Saved entries:
==> inputs of v18 <==
Design SingleCycle_Top, start of the top module:
module SingleCycle_Top
(
	input				CLK	,
	input				RST	,
	output [9:0]	IMEM_ADDR	,
	input	 [15:0]	IMEM_RDATA	,
	output [9:0]	DMEM_ADDR	,
	output [15:0]	DMEM_WDATA	,
	output			DMEM_WE		,
	input	 [15:0]	DMEM_RDATA
);
Settings: LEC_CHECK=0, ABC_AREA=1, CAP_MARGIN=40, CORE_ASPECT_RATIO=1.73, CORE_MARGIN=2, CORE_UTILIZATION=50, CTS_CLUSTER_SIZE=98, HOLD_SLACK_MARGIN=0.04, SETUP_SLACK_MARGIN=3.03, SLEW_MARGIN=20, TNS_END_PERCENT=95; clock period 11.9 ns.
run.sh (not shown) runs the stock make flow with config.mk's settings and CLKGATE_MAP_FILE=.
==> v21: changes against v18 <==
==> flow/config.mk (replaced) <==
export PLATFORM = sky130hd
export DESIGN_NAME = SingleCycle_Top
export DESIGN_NICKNAME = SingleCycle_Top
export VERILOG_FILES = /design/flow/design.v
export SDC_FILE = /design/flow/constraint.sdc
export NUM_CORES = 4
export LEC_CHECK = 0
export ABC_AREA = 1
export CAP_MARGIN = 20
export CORE_MARGIN = 2
export CORE_UTILIZATION = 72
export CTS_CLUSTER_DIAMETER = 375
export CTS_CLUSTER_SIZE = 94
export HOLD_SLACK_MARGIN = 0.3
export PLACE_DENSITY = 0.36
export SLEW_MARGIN = 20
export TNS_END_PERCENT = 10
==> flow/constraint.sdc (replaced) <==
create_clock -name core_clock -period 2.71 [get_ports {CLK}]
set_input_delay 0.5420 -clock core_clock [delete_from_list [all_inputs] [get_ports {CLK}]]
set_output_delay 0.5420 -clock core_clock [all_outputs]
set_load 0.01 [all_outputs]
==> comparison <==
- v18 died in 5_1_grt (GRT-0116). v21 aborted during 4_1_cts.
- Synthesized cell count is the same in v21 and v18.
- In area after synthesis, v18 and v21 do not differ.
- Between v21 and v18, the lower die area is in v21 (gap about 30%, measured against v18).
== v34 ==
## lascon_top
module lascon_top #(
    parameter int LASCON_VARIANT = 0
)(
    input  logic                                clk,
    input  logic                                rst,
    input  logic [2:0]                          mode_i,      
    input  logic [31:0]                         xof_len_i,   
    input  logic                                start_i,     
    input  logic                                abort_i,     
    output logic                                busy_o,      
    output logic                                done_o,      
    output logic                                tag_fail_o,  
    input  logic [63:0]                         s_axis_tdata,   
    input  logic [7:0]                          s_axis_tkeep,   
    input  logic [3:0]                          s_axis_tuser,   
    input  logic                                s_axis_tlast,   
    input  logic                                s_axis_tvalid,  
    output logic                                s_axis_tready,  
    output logic [63:0]                         m_axis_tdata,   
    output logic [7:0]                          m_axis_tkeep,   
    output logic [3:0]                          m_axis_tuser,   
    output logic                                m_axis_tlast,   
    output logic                                m_axis_tvalid,  
    input  logic                                m_axis_tready   
);
Size: roughly 7300 cells after synthesis.
==> flow/config.mk <==
export PLATFORM = sky130hd
export DESIGN_NAME = lascon_top
export DESIGN_NICKNAME = lascon_top
export VERILOG_FILES = /design/flow/design.v
export SDC_FILE = /design/flow/constraint.sdc
export NUM_CORES = 4
export LEC_CHECK = 0
export ABC_AREA = 1
export CAP_MARGIN = 35
export CELL_PAD_IN_SITES_DETAIL_PLACEMENT = 2
export CELL_PAD_IN_SITES_GLOBAL_PLACEMENT = 2
export CORE_MARGIN = 3
export CORE_UTILIZATION = 24
export CTS_CLUSTER_SIZE = 55
export GPL_ROUTABILITY_DRIVEN = 0
export GPL_TIMING_DRIVEN = 0
export MIN_ROUTING_LAYER = met2
export PLACE_DENSITY_LB_ADDON = 0.21
export SETUP_SLACK_MARGIN = 0.38
export SLEW_MARGIN = 20
export TNS_END_PERCENT = 20
==> flow/constraint.sdc <==
create_clock -name core_clock -period 3.9 [get_ports {clk}]
set_input_delay 0.7800 -clock core_clock [delete_from_list [all_inputs] [get_ports {clk}]]
set_output_delay 0.7800 -clock core_clock [all_outputs]
set_load 0.01 [all_outputs]
run.sh (not shown) runs the stock make flow with config.mk's settings and CLKGATE_MAP_FILE=.
v34 | ERROR | global routing
#### Input delta (v49 over v34)
- CORE_MARGIN now 2, was 3
- ABC_AREA no longer set, was 1
- PLACE_DENSITY_LB_ADDON no longer set, was 0.21
- GPL_TIMING_DRIVEN no longer set, was 0
- CELL_PAD_IN_SITES_DETAIL_PLACEMENT no longer set, was 2
- CTS_CLUSTER_SIZE now 35, was 55
- CAP_MARGIN now 20, was 35
- MIN_ROUTING_LAYER no longer set, was met2
- GPL_ROUTABILITY_DRIVEN no longer set, was 0
- SETUP_SLACK_MARGIN no longer set, was 0.38
- CELL_PAD_IN_SITES_GLOBAL_PLACEMENT no longer set, was 2
- TNS_END_PERCENT no longer set, was 20
- CORE_UTILIZATION now 68, was 24
- the clock period (ns, I/O delays scaled along) now 6.02, was 3.9
==> comparison <==
v49: it failed during global routing, and the tool reported GRT-0116. Taking v34 as the reference, in v49 total half-perimeter wirelength after legalization and detailed placement lower, CTS H-tree depth decreased by 1 relative to the old numbers, worst setup slack before clock tree synthesis now larger, total standard cell area after synthesis closely matched the old numbers, placed cell count dropped 2991. Relative to v34, the die size measured on v49 has decreased by more than half. Sort v34 and v49 by instance tally after logic synthesis, descending, and v34 comes first. Diff v34 -> v49: post-cts gate resize count -about 90%; total setup buffers inserted after CTS -124.
[inputs] v24 vs v49
- clearing CTS_CLUSTER_SIZE, which used to be 35
- swapping 68 for 40 in CORE_UTILIZATION
- putting SETUP_SLACK_MARGIN at 0.3 where nothing was set
- swapping 6.02 for 9.86 in the clock period (ns, I/O delays scaled along)
### Flow results
v24 | stages: all done | timing, DRC, antenna: all pass
v24 vs. v49: synthesized area has remained practically unchanged, count of buffers added by post-CTS timing repair for setup has decreased.
Placed standard-cell area | v24 below v49
Summary of v24 over v49: standard cell core area went up; placement-stage worst setup slack went up; post-DP HPWL went up; CTS buffer count went up; weighted congestion at the end of routability-driven global placement went down.
Relative to v49, cell total after placement has increased by about 3% in v24.
Diff v24..v49 | number of nets at floorplan | unchanged
v24 -> v49: post-synthesis area per instance flat
==> flow/design.v (excerpt) <==
module CS(clk, reset, X, Y);
	input clk, reset; 
	input [7:0] X;
	output [9:0] Y;
	reg [9:0] X1,X2, X3, X4, X5, X6, X7, X8, X9;
	wire[9:0] avg_w;
	reg [9:0] avg;
	reg [9:0] appr;
	wire[9:0] Y_keep_w;
	reg [9:0] Y;
	reg [12:0] avg_dividend;
	reg [12:0] Y_dividend;
	reg [12:0] total_num;
	reg [9:0] least;
	wire [12:0] avg_dis = 13'd9;
	wire [12:0] Y_dis = 13'd8;
	always @(negedge clk) begin
		if(reset) begin
			X1 <= 0; X2 <= 0; X3 <= 0; X4 <= 0; X5 <= 0; X6 <= 0; X7 <= 0; X8 <= 0; X9 <= 0;
			avg_dividend <= 0;
			total_num <= 0;
		end  
		else begin 
			if (total_num < 9)
				total_num <= total_num + 1;
			X1 <= X2;
			X2 <= X3;
			X3 <= X4;
			X4 <= X5;
			X5 <= X6;
			X6 <= X7;
			X7 <= X8;
			X8 <= X9;
			X9 <= X;
			avg_dividend <= X2+X3+X4+X5+X6+X7+X8+X9+X; 	
		end  
	end  
	calc c1(avg_dividend, avg_dis, avg_w);
	always @(*) begin
		avg = avg_w;
		appr = X1;
		least = 1000;
		if( (avg >= X1) && (avg - X1) < least) begin
			appr = X1;
			least = avg - X1;
		end
		if(avg >= X2 && (avg - X2) < least) begin
			appr = X2;
			least = avg - X2;
		end
		if(avg >= X3 && (avg - X3) < least) begin
			appr = X3;
			least = avg - X3;
		end
		if(avg >= X4 && (avg - X4) < least) begin
			appr = X4;
			least = avg - X4;
		end
		if(avg >= X5 && (avg - X5) < least) begin
			appr = X5;
			least = avg - X5;
		end
		if(avg >= X6 && (avg - X6) < least) begin
			appr = X6;
			least = avg - X6;
		end
		if(avg >= X7 && (avg - X7) < least) begin
			appr = X7;
			least = avg - X7;
		end
		if(avg >= X8 && (avg - X8) < least) begin
			appr = X8;
			least = avg - X8;
		end
		if(avg >= X9 && (avg - X9) < least) begin
			appr = X9;
			least = avg - X9;
		end
		Y_dividend = avg_dividend + avg_dis*appr;
	end  
	calc c2(Y_dividend, Y_dis, Y_keep_w);	
	always @(posedge clk) begin
		if (total_num >= 9)
			Y <= Y_keep_w;
	end 
endmodule
Settings: LEC_CHECK=0, CAP_MARGIN=20, CELL_PAD_IN_SITES_GLOBAL_PLACEMENT=0, CORE_MARGIN=2, CORE_UTILIZATION=72, CTS_CLUSTER_SIZE=66, GPL_ROUTABILITY_DRIVEN=0, HOLD_SLACK_MARGIN=-0.06, MAX_ROUTING_LAYER=met4, PLACE_DENSITY_LB_ADDON=0.04, SETUP_SLACK_MARGIN=1.73, SLEW_MARGIN=20, TNS_END_PERCENT=60; clock period 63.8 ns.
run.sh (not shown) runs the stock make flow with config.mk's settings and CLKGATE_MAP_FILE=.
The baseline died in global routing (5_1_grt) with GRT-0232.
Edit:
- CTS_CLUSTER_SIZE: 66 -> 81
- HOLD_SLACK_MARGIN: -0.06 -> not set
- SETUP_SLACK_MARGIN: 1.73 -> -2.0
What happened: With this change the flow finished with setup timing left; die area stays the same; synthesized area is unchanged; synthesized cell count is unchanged.
Edit:
- ABC_AREA: not set -> 1
- CELL_PAD_IN_SITES_GLOBAL_PLACEMENT: 0 -> 3
- CORE_MARGIN: 2 -> 5
- CORE_UTILIZATION: 72 -> 41
- CTS_CLUSTER_DIAMETER: not set -> 157
- CTS_CLUSTER_SIZE: 81 -> 98
- HOLD_SLACK_MARGIN: not set -> 0.3
- SETUP_SLACK_MARGIN: -2.0 -> -1.89
- TNS_END_PERCENT: 60 -> 5
After rerunning: With this change the flow completed with no timing, DRC or antenna violations. Critical path depth is higher by 45. Utilization goes down by 39 points. Final area is lower by 6.2%. Worst setup slack gets better by 2400 ps. Cell count went up by 19%. Global-route usage fell by 19 points. Die size climbs by 80%. Via count went down by 9.9%. Synthesized area came out lower by about 2.2%.
Edit:
- ABC_AREA: 1 -> not set
- CELL_PAD_IN_SITES_GLOBAL_PLACEMENT: 3 -> 0
- CORE_MARGIN: 5 -> 2
- CORE_UTILIZATION: 41 -> 72
- CTS_CLUSTER_DIAMETER: 157 -> not set
- CTS_CLUSTER_SIZE: 98 -> 66
- HOLD_SLACK_MARGIN: 0.3 -> -0.09
- SETUP_SLACK_MARGIN: -1.89 -> 1.87
- TNS_END_PERCENT: 5 -> 60
The new run stopped in global routing (5_1_grt) on GRT-0232.
Synthesized area increases by about 2.2%.
Synthesized cell count decreases by about 15%.
Die size decreases by about 44%.
Edit:
- ABC_AREA: not set -> 1
- CORE_ASPECT_RATIO: not set -> 0.5
- CORE_MARGIN: 2 -> 5
- CORE_UTILIZATION: 72 -> 41
- CTS_CLUSTER_DIAMETER: not set -> 157
- CTS_CLUSTER_SIZE: 66 -> 98
- HOLD_SLACK_MARGIN: -0.09 -> not set
- SETUP_SLACK_MARGIN: 1.87 -> -1.89
- TNS_END_PERCENT: 60 -> 5
The changed run completed without violations.
Die area grows by well over a third.
Synthesized cell count grows by about a fifth.
Area after synthesis shrinks by a few percent.
Edit:
- ABC_AREA: 1 -> not set
- CELL_PAD_IN_SITES_DETAIL_PLACEMENT: not set -> 2
- CELL_PAD_IN_SITES_GLOBAL_PLACEMENT: 0 -> 2
- CORE_ASPECT_RATIO: 0.5 -> not set
- CORE_UTILIZATION: 41 -> 71
- CTS_CLUSTER_DIAMETER: 157 -> 127
- CTS_CLUSTER_SIZE: 98 -> 66
- PLACE_DENSITY_LB_ADDON: 0.04 -> 0.21
- SETUP_SLACK_MARGIN: -1.89 -> 5.0
- TNS_END_PERCENT: 5 -> 60
Outcome:
- This time the run failed in global placement without I/O (3_1_place_gp_skip_io)
- area after synthesis went up by 2.2%
- synthesized cell count went down by 15%
- die area decreases by 40%

Starting RTL as in the previous note.
==> flow/config.mk <==
export PLATFORM = sky130hd
export DESIGN_NAME = CS
export DESIGN_NICKNAME = CS
export VERILOG_FILES = /design/flow/design.v
export SDC_FILE = /design/flow/constraint.sdc
export NUM_CORES = 4
export LEC_CHECK = 0
export ABC_AREA = 1
export CAP_MARGIN = 5
export CELL_PAD_IN_SITES_GLOBAL_PLACEMENT = 0
export CORE_MARGIN = 2
export CORE_UTILIZATION = 72
export CTS_CLUSTER_DIAMETER = 190
export CTS_CLUSTER_SIZE = 66
export GPL_ROUTABILITY_DRIVEN = 0
export MAX_ROUTING_LAYER = met4
export SETUP_SLACK_MARGIN = 5.0
export SLEW_MARGIN = 20
export TNS_END_PERCENT = 60
==> flow/constraint.sdc <==
create_clock -name core_clock -period 28.3 [get_ports {clk}]
set_input_delay 5.6600 -clock core_clock [delete_from_list [all_inputs] [get_ports {clk}]]
set_output_delay 5.6600 -clock core_clock [all_outputs]
set_load 0.01 [all_outputs]
The baseline failed in detailed placement.
Rerun with:
- CAP_MARGIN: 5 -> 20
- CORE_UTILIZATION: 72 -> 71
- clock period: 28.3 -> 32.7 ns (I/O delays scaled with it)
=> This time the run stopped in clock tree synthesis with DPL-0038. Die size grows by about 1.4%. Synthesized area is unchanged. Synthesized cell count does not change.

__Activity__: Reproduce exactly, and only, the lines from the start of the entries through the one that contains "export PLACE_DENSITY = 0.36".

__Finished task__:
==> inputs of v18 <==
Design SingleCycle_Top, start of the top module:
module SingleCycle_Top
(
	input				CLK	,
	input				RST	,
	output [9:0]	IMEM_ADDR	,
	input	 [15:0]	IMEM_RDATA	,
	output [9:0]	DMEM_ADDR	,
	output [15:0]	DMEM_WDATA	,
	output			DMEM_WE		,
	input	 [15:0]	DMEM_RDATA
);
Settings: LEC_CHECK=0, ABC_AREA=1, CAP_MARGIN=40, CORE_ASPECT_RATIO=1.73, CORE_MARGIN=2, CORE_UTILIZATION=50, CTS_CLUSTER_SIZE=98, HOLD_SLACK_MARGIN=0.04, SETUP_SLACK_MARGIN=3.03, SLEW_MARGIN=20, TNS_END_PERCENT=95; clock period 11.9 ns.
run.sh (not shown) runs the stock make flow with config.mk's settings and CLKGATE_MAP_FILE=.
==> v21: changes against v18 <==
==> flow/config.mk (replaced) <==
export PLATFORM = sky130hd
export DESIGN_NAME = SingleCycle_Top
export DESIGN_NICKNAME = SingleCycle_Top
export VERILOG_FILES = /design/flow/design.v
export SDC_FILE = /design/flow/constraint.sdc
export NUM_CORES = 4
export LEC_CHECK = 0
export ABC_AREA = 1
export CAP_MARGIN = 20
export CORE_MARGIN = 2
export CORE_UTILIZATION = 72
export CTS_CLUSTER_DIAMETER = 375
export CTS_CLUSTER_SIZE = 94
export HOLD_SLACK_MARGIN = 0.3
export PLACE_DENSITY = 0.36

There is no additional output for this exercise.